The words in the above paragraph that we have retained within quotation marks suggest to us, however, that Mills here is making too clean a separation between the individual and social structures. As we pointed out in our critique of some of the literature that we cited in Chap. 7, it is important to have a more dynamic, and consequently less static, view of personal action. Yes, individual action is no panacea for tackling the climate change challenge. Yes, it is limited in what it may achieve. This is not to state, however, that it achieves nothing. Neither is it to state that those who engage in individual actions are incapable of recognising their limitations, or of reflection on that recognition and so beginning to gain a ‘quality of mind’ in relation to climate change intervention. It is important to recognise that reflection and quality of mind develop potentially from practice as well as ideas.

The strength of the concept of ‘social imagination’, however, is the way it explicitly links understanding of the wider world and its problems to what we call lived experiences of people. The latter concept also helps ground Mills’ notion of ‘quality of mind’, which to us is the assimilation of our greater understanding into our lived experience rather than just linking the two.
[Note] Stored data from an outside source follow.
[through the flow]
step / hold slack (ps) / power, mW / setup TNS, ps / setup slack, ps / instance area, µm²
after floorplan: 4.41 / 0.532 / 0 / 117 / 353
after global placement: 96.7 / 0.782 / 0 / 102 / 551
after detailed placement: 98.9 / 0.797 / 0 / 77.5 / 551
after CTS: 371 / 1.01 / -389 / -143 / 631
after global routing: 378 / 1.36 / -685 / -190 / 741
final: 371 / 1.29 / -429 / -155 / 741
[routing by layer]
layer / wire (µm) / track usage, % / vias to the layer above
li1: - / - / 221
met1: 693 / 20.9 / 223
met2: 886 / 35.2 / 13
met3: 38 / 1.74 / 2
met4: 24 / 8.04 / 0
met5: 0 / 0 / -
**src/hw/rtl/rfb_pkg.sv**
```systemverilog
// ----------------------------------------------------------------------------
// rfb_pkg
// Shared constants, codes and types of the ring FIFO with bulk transfers.
// ----------------------------------------------------------------------------
`default_nettype none

package rfb_pkg;

  localparam int DEPTH   = 16;
  localparam int WORD_W  = 32;

  localparam int PTR_W   = (DEPTH > 1) ? $clog2(DEPTH) : 1;
  localparam int CNT_W   = $clog2(DEPTH + 1);
  localparam int FUNC_W  = 2;
  localparam int BURST_W = 4;
  localparam int STAT_W  = 2;
  localparam int OCC_W   = 4;
  localparam int SLOT_W  = 5;
  localparam int CMP_W   = (CNT_W > BURST_W) ? CNT_W : BURST_W;
  localparam int LIM_W   = (CNT_W > SLOT_W) ? CNT_W : SLOT_W;

  localparam int IN_TDATA_W  = ((WORD_W + BURST_W + 7) / 8) * 8;
  localparam int OUT_TDATA_W = ((WORD_W + OCC_W + 7) / 8) * 8;

  localparam logic [SLOT_W-1:0] SLOT_RESET = SLOT_W'(16);

  localparam logic [FUNC_W-1:0] FUNC_ENQ   = 2'd0;
  localparam logic [FUNC_W-1:0] FUNC_DEQ   = 2'd1;
  localparam logic [FUNC_W-1:0] FUNC_COUNT = 2'd2;

  localparam logic [STAT_W-1:0] ST_DONE    = 2'd0;
  localparam logic [STAT_W-1:0] ST_NOSPACE = 2'd1;
  localparam logic [STAT_W-1:0] ST_TOOFEW  = 2'd2;

  typedef struct packed {
    logic [WORD_W-1:0] word;
    logic [STAT_W-1:0] status;
    logic [OCC_W-1:0]  occ;
    logic              last;
  } res_t;

  typedef struct packed {
    logic [1:0] cnt;
    logic       pop;
  } oq_stat_t;

endpackage

`default_nettype wire

```
**src/hw/rtl/rfb_ram.sv**
```systemverilog
// ----------------------------------------------------------------------------
// rfb_ram
// Generic single-write, single-read RAM with registered read data.
// ----------------------------------------------------------------------------
`default_nettype none

module rfb_ram #(
  parameter int WIDTH = 32,
  parameter int DEPTH = 16
) (
  input  wire logic                                       clk,
  input  wire logic                                       we,
  input  wire logic [((DEPTH > 1) ? $clog2(DEPTH) : 1)-1:0] waddr,
  input  wire logic [WIDTH-1:0]                           wdata,
  input  wire logic                                       re,
  input  wire logic [((DEPTH > 1) ? $clog2(DEPTH) : 1)-1:0] raddr,
  output logic      [WIDTH-1:0]                           rdata
);

  logic [WIDTH-1:0] mem [DEPTH];

  always_ff @(posedge clk) begin
    if (we) begin
      mem[waddr] <= wdata;
    end
    if (re) begin
      rdata <= mem[raddr];
    end
  end

endmodule

`default_nettype wire

```
**src/hw/rtl/rfb_oq.sv**
```systemverilog
// ----------------------------------------------------------------------------
// rfb_oq
// Two-entry result queue: output register plus skid register.
// ----------------------------------------------------------------------------
`default_nettype none

module rfb_oq (
  input  wire logic            clk,
  input  wire logic            rst,
  input  wire logic            push,
  input  wire rfb_pkg::res_t   push_res,
  output logic                 out_valid,
  input  wire logic            out_ready,
  output rfb_pkg::res_t        out_res,
  output rfb_pkg::oq_stat_t    stat
);

  logic          ov;
  logic          sv;
  rfb_pkg::res_t o_res;
  rfb_pkg::res_t s_res;
  logic          pop;

  assign pop       = ov & out_ready;
  assign out_valid = ov;
  assign out_res   = o_res;
  assign stat.cnt  = {1'b0, ov} + {1'b0, sv};
  assign stat.pop  = pop;

  always_ff @(posedge clk) begin
    if (rst) begin
      ov <= 1'b0;
      sv <= 1'b0;
    end else if (pop) begin
      if (sv) begin
        o_res <= s_res;
        if (push) begin
          s_res <= push_res;
        end else begin
          sv <= 1'b0;
        end
      end else begin
        ov <= push;
        if (push) begin
          o_res <= push_res;
        end
      end
    end else if (push) begin
      if (!ov) begin
        ov    <= 1'b1;
        o_res <= push_res;
      end else begin
        sv    <= 1'b1;
        s_res <= push_res;
      end
    end
  end

endmodule

`default_nettype wire

```
**src/hw/rtl/rfb_ctrl.sv**
```systemverilog
// ----------------------------------------------------------------------------
// rfb_ctrl
// Ring pointers, burst tracking, dequeue sequencer and result stage.
// ----------------------------------------------------------------------------
`default_nettype none

module rfb_ctrl (
  input  wire logic                          clk,
  input  wire logic                          rst,
  input  wire logic                          cfg_we,
  input  wire logic [rfb_pkg::SLOT_W-1:0]    cfg_wdata,
  input  wire logic                          in_valid,
  output logic                               in_ready,
  input  wire logic [rfb_pkg::FUNC_W-1:0]    func,
  input  wire logic [rfb_pkg::WORD_W-1:0]    data_word,
  input  wire logic [rfb_pkg::BURST_W-1:0]   burst_count,
  output logic                               mem_we,
  output logic [rfb_pkg::PTR_W-1:0]          mem_waddr,
  output logic [rfb_pkg::WORD_W-1:0]         mem_wdata,
  output logic                               mem_re,
  output logic [rfb_pkg::PTR_W-1:0]          mem_raddr,
  input  wire logic [rfb_pkg::WORD_W-1:0]    mem_rdata,
  input  wire rfb_pkg::oq_stat_t             oq_stat,
  output logic                               push,
  output rfb_pkg::res_t                      push_res
);

  typedef enum logic {IDLE, DEQ} state_t;

  state_t                        state, state_next;
  logic [rfb_pkg::SLOT_W-1:0]    slots;
  logic [rfb_pkg::PTR_W-1:0]     rd_ptr, rd_ptr_next;
  logic [rfb_pkg::PTR_W-1:0]     wr_ptr, wr_ptr_next;
  logic [rfb_pkg::BURST_W-1:0]   burst_left, burst_left_next;
  logic                          burst_refused, burst_refused_next;
  logic [rfb_pkg::BURST_W-1:0]   deq_left, deq_left_next;
  logic [rfb_pkg::OCC_W-1:0]     occ_hold, occ_hold_next;
  logic                          p_valid, p_valid_next;
  logic                          p_rd, p_rd_next;
  rfb_pkg::res_t                 p_res, p_res_next;

  logic [rfb_pkg::LIM_W-1:0]     slots_ext;
  logic [rfb_pkg::CNT_W-1:0]     s_use;
  logic [rfb_pkg::CNT_W-1:0]     held;
  logic [rfb_pkg::CNT_W-1:0]     free_space;
  logic [rfb_pkg::BURST_W-1:0]   n;
  logic                          room;
  logic                          accept;
  logic                          refused_now;
  logic [rfb_pkg::PTR_W-1:0]     rd_inc, wr_inc;
  logic [rfb_pkg::CNT_W-1:0]     held_deq;

  always_comb begin
    slots_ext = rfb_pkg::LIM_W'(slots);
    if (slots_ext < rfb_pkg::LIM_W'(2)) begin
      s_use = rfb_pkg::CNT_W'(2);
    end else if (slots_ext > rfb_pkg::LIM_W'(rfb_pkg::DEPTH)) begin
      s_use = rfb_pkg::CNT_W'(rfb_pkg::DEPTH);
    end else begin
      s_use = rfb_pkg::CNT_W'(slots_ext);
    end
    if (wr_ptr >= rd_ptr) begin
      held = rfb_pkg::CNT_W'(wr_ptr) - rfb_pkg::CNT_W'(rd_ptr);
    end else begin
      held = rfb_pkg::CNT_W'(wr_ptr) + s_use - rfb_pkg::CNT_W'(rd_ptr);
    end
    free_space = s_use - rfb_pkg::CNT_W'(1) - held;
    held_deq   = held - rfb_pkg::CNT_W'(n);
    rd_inc = (rfb_pkg::CNT_W'(rd_ptr) + rfb_pkg::CNT_W'(1) == s_use) ?
             '0 : rd_ptr + rfb_pkg::PTR_W'(1);
    wr_inc = (rfb_pkg::CNT_W'(wr_ptr) + rfb_pkg::CNT_W'(1) == s_use) ?
             '0 : wr_ptr + rfb_pkg::PTR_W'(1);
  end

  assign n = (burst_count == '0) ? rfb_pkg::BURST_W'(1) : burst_count;

  // a new result may enter the stage only if the queue can take it next edge
  assign room = ({1'b0, oq_stat.cnt} + {2'b00, p_valid}) <= (3'd1 + {2'b00, oq_stat.pop});

  assign in_ready = (state == IDLE) && room;
  assign accept   = in_valid && in_ready;

  assign refused_now = (burst_left == '0) ?
                       (rfb_pkg::CMP_W'(free_space) < rfb_pkg::CMP_W'(n)) : burst_refused;

  assign mem_waddr = wr_ptr;
  assign mem_wdata = data_word;
  assign mem_raddr = rd_ptr;

  assign push          = p_valid;
  assign push_res.word = p_rd ? mem_rdata : '0;
  assign push_res.status = p_res.status;
  assign push_res.occ    = p_res.occ;
  assign push_res.last   = p_res.last;

  always_comb begin
    state_next         = state;
    rd_ptr_next        = rd_ptr;
    wr_ptr_next        = wr_ptr;
    burst_left_next    = burst_left;
    burst_refused_next = burst_refused;
    deq_left_next      = deq_left;
    occ_hold_next      = occ_hold;
    p_valid_next       = 1'b0;
    p_rd_next          = 1'b0;
    p_res_next         = p_res;
    p_res_next.word    = '0;
    mem_we             = 1'b0;
    mem_re             = 1'b0;

    if (accept) begin
      p_valid_next = 1'b1;
      unique case (func)
        rfb_pkg::FUNC_ENQ: begin
          burst_refused_next = refused_now;
          burst_left_next    = (burst_left == '0) ? (n - rfb_pkg::BURST_W'(1)) :
                               (burst_left - rfb_pkg::BURST_W'(1));
          p_res_next.last    = 1'b1;
          if (refused_now) begin
            p_res_next.status = rfb_pkg::ST_NOSPACE;
            p_res_next.occ    = rfb_pkg::OCC_W'(held);
          end else begin
            mem_we            = 1'b1;
            wr_ptr_next       = wr_inc;
            p_res_next.status = rfb_pkg::ST_DONE;
            p_res_next.occ    = rfb_pkg::OCC_W'(held + rfb_pkg::CNT_W'(1));
          end
        end
        rfb_pkg::FUNC_DEQ: begin
          if (rfb_pkg::CMP_W'(held) < rfb_pkg::CMP_W'(n)) begin
            p_res_next.status = rfb_pkg::ST_TOOFEW;
            p_res_next.occ    = rfb_pkg::OCC_W'(held);
            p_res_next.last   = 1'b1;
          end else begin
            mem_re            = 1'b1;
            p_rd_next         = 1'b1;
            rd_ptr_next       = rd_inc;
            deq_left_next     = n - rfb_pkg::BURST_W'(1);
            occ_hold_next     = rfb_pkg::OCC_W'(held_deq);
            p_res_next.status = rfb_pkg::ST_DONE;
            p_res_next.occ    = rfb_pkg::OCC_W'(held_deq);
            p_res_next.last   = (n == rfb_pkg::BURST_W'(1));
            if (n != rfb_pkg::BURST_W'(1)) begin
              state_next = DEQ;
            end
          end
        end
        default: begin
          p_res_next.status = rfb_pkg::ST_DONE;
          p_res_next.occ    = rfb_pkg::OCC_W'(held);
          p_res_next.last   = 1'b1;
        end
      endcase
    end else if (state == DEQ && room) begin
      p_valid_next      = 1'b1;
      p_rd_next         = 1'b1;
      mem_re            = 1'b1;
      rd_ptr_next       = rd_inc;
      deq_left_next     = deq_left - rfb_pkg::BURST_W'(1);
      p_res_next.status = rfb_pkg::ST_DONE;
      p_res_next.occ    = occ_hold;
      p_res_next.last   = (deq_left == rfb_pkg::BURST_W'(1));
      if (deq_left == rfb_pkg::BURST_W'(1)) begin
        state_next = IDLE;
      end
    end
  end

  always_ff @(posedge clk) begin
    p_res    <= p_res_next;
    occ_hold <= occ_hold_next;
    deq_left <= deq_left_next;
    if (rst) begin
      state         <= IDLE;
      slots         <= rfb_pkg::SLOT_RESET;
      rd_ptr        <= '0;
      wr_ptr        <= '0;
      burst_left    <= '0;
      burst_refused <= 1'b0;
      p_valid       <= 1'b0;
      p_rd          <= 1'b0;
    end else if (cfg_we) begin
      state         <= IDLE;
      slots         <= cfg_wdata;
      rd_ptr        <= '0;
      wr_ptr        <= '0;
      burst_left    <= '0;
      burst_refused <= 1'b0;
      p_valid       <= 1'b0;
      p_rd          <= 1'b0;
    end else begin
      state         <= state_next;
      rd_ptr        <= rd_ptr_next;
      wr_ptr        <= wr_ptr_next;
      burst_left    <= burst_left_next;
      burst_refused <= burst_refused_next;
      p_valid       <= p_valid_next;
      p_rd          <= p_rd_next;
    end
  end

endmodule

`default_nettype wire

```
**src/hw/rtl/ring_fifo_bulk_ops.sv**
```systemverilog
// ----------------------------------------------------------------------------
// ring_fifo_bulk_ops
// Circular FIFO of data words with all-or-nothing bulk enqueue and dequeue.
// Path: a request's first result is registered in the result stage, then
// enters the result queue. Throughput, while the result queue has room:
// enqueue and count requests one per cycle; a bulk dequeue holds the input
// until its last word, one word per cycle from the single RAM read port.
// Reset: ring empty, ring size 16; RAM contents are not cleared.
// ----------------------------------------------------------------------------
`default_nettype none

module ring_fifo_bulk_ops (
  input  wire logic                              clk,
  input  wire logic                              rst,
  input  wire logic                              cfg_we,
  input  wire logic [rfb_pkg::SLOT_W-1:0]        cfg_wdata,   // ring_slots
  input  wire logic                              s_tvalid,
  output logic                                   s_tready,
  input  wire logic [rfb_pkg::IN_TDATA_W-1:0]    s_tdata,     // data_word, burst_count
  input  wire logic [rfb_pkg::FUNC_W-1:0]        s_tuser,     // func
  output logic                                   m_tvalid,
  input  wire logic                              m_tready,
  output logic [rfb_pkg::OUT_TDATA_W-1:0]        m_tdata,     // word_out, occupancy
  output logic [rfb_pkg::STAT_W-1:0]             m_tuser,     // status
  output logic                                   m_tlast
);

  logic                          mem_we;
  logic [rfb_pkg::PTR_W-1:0]     mem_waddr;
  logic [rfb_pkg::WORD_W-1:0]    mem_wdata;
  logic                          mem_re;
  logic [rfb_pkg::PTR_W-1:0]     mem_raddr;
  logic [rfb_pkg::WORD_W-1:0]    mem_rdata;
  rfb_pkg::oq_stat_t             oq_stat;
  logic                          push;
  rfb_pkg::res_t                 push_res;
  rfb_pkg::res_t                 out_res;

  rfb_ctrl u_ctrl (
    .clk         (clk),
    .rst         (rst),
    .cfg_we      (cfg_we),
    .cfg_wdata   (cfg_wdata),
    .in_valid    (s_tvalid),
    .in_ready    (s_tready),
    .func        (s_tuser),
    .data_word   (s_tdata[rfb_pkg::WORD_W-1:0]),
    .burst_count (s_tdata[rfb_pkg::WORD_W +: rfb_pkg::BURST_W]),
    .mem_we      (mem_we),
    .mem_waddr   (mem_waddr),
    .mem_wdata   (mem_wdata),
    .mem_re      (mem_re),
    .mem_raddr   (mem_raddr),
    .mem_rdata   (mem_rdata),
    .oq_stat     (oq_stat),
    .push        (push),
    .push_res    (push_res)
  );

  rfb_ram #(
    .WIDTH (rfb_pkg::WORD_W),
    .DEPTH (rfb_pkg::DEPTH)
  ) u_ram (
    .clk   (clk),
    .we    (mem_we),
    .waddr (mem_waddr),
    .wdata (mem_wdata),
    .re    (mem_re),
    .raddr (mem_raddr),
    .rdata (mem_rdata)
  );

  rfb_oq u_oq (
    .clk       (clk),
    .rst       (rst || cfg_we),
    .push      (push),
    .push_res  (push_res),
    .out_valid (m_tvalid),
    .out_ready (m_tready),
    .out_res   (out_res),
    .stat      (oq_stat)
  );

  assign m_tdata = rfb_pkg::OUT_TDATA_W'({out_res.occ, out_res.word});
  assign m_tuser = out_res.status;
  assign m_tlast = out_res.last;

endmodule

`default_nettype wire

```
Thus, rather than ‘the failure to integrate this [wider] knowledge into everyday life or to transform it into social action’ (Norgaard 2011: Kindle location 272), Mills presents us with a scenario where such integration has become successful. Rather than ‘our mental models or habits of thought’ being ‘among the most critical barriers to change’ (Moser and Dilling 2007a: Kindle location 6454), he presents us with the same scenario where prevailing mental models and habits have been overcome. (Note that both citations in this paragraph also appear in Chap. 7).

The overlaps of the concept of ‘social imagination’ with the Habermasian notions of hermeneutic and emancipatory knowledge interests are fairly obvious. In fact for Habermas and his followers, one would develop a social imagination through the conversational style of communicative action (see above), rather than expecting social scientists in the discipline of sociology to do the job on a largely ignorant public. Norgaard (2011: Kindle location 1409) makes the link explicitly. Using Habermas as one of her reference points she states:

… when people get together and talk, a number of important things happen… Conversations can help people understand their relationships to the larger world… They can engage the sociological imagination.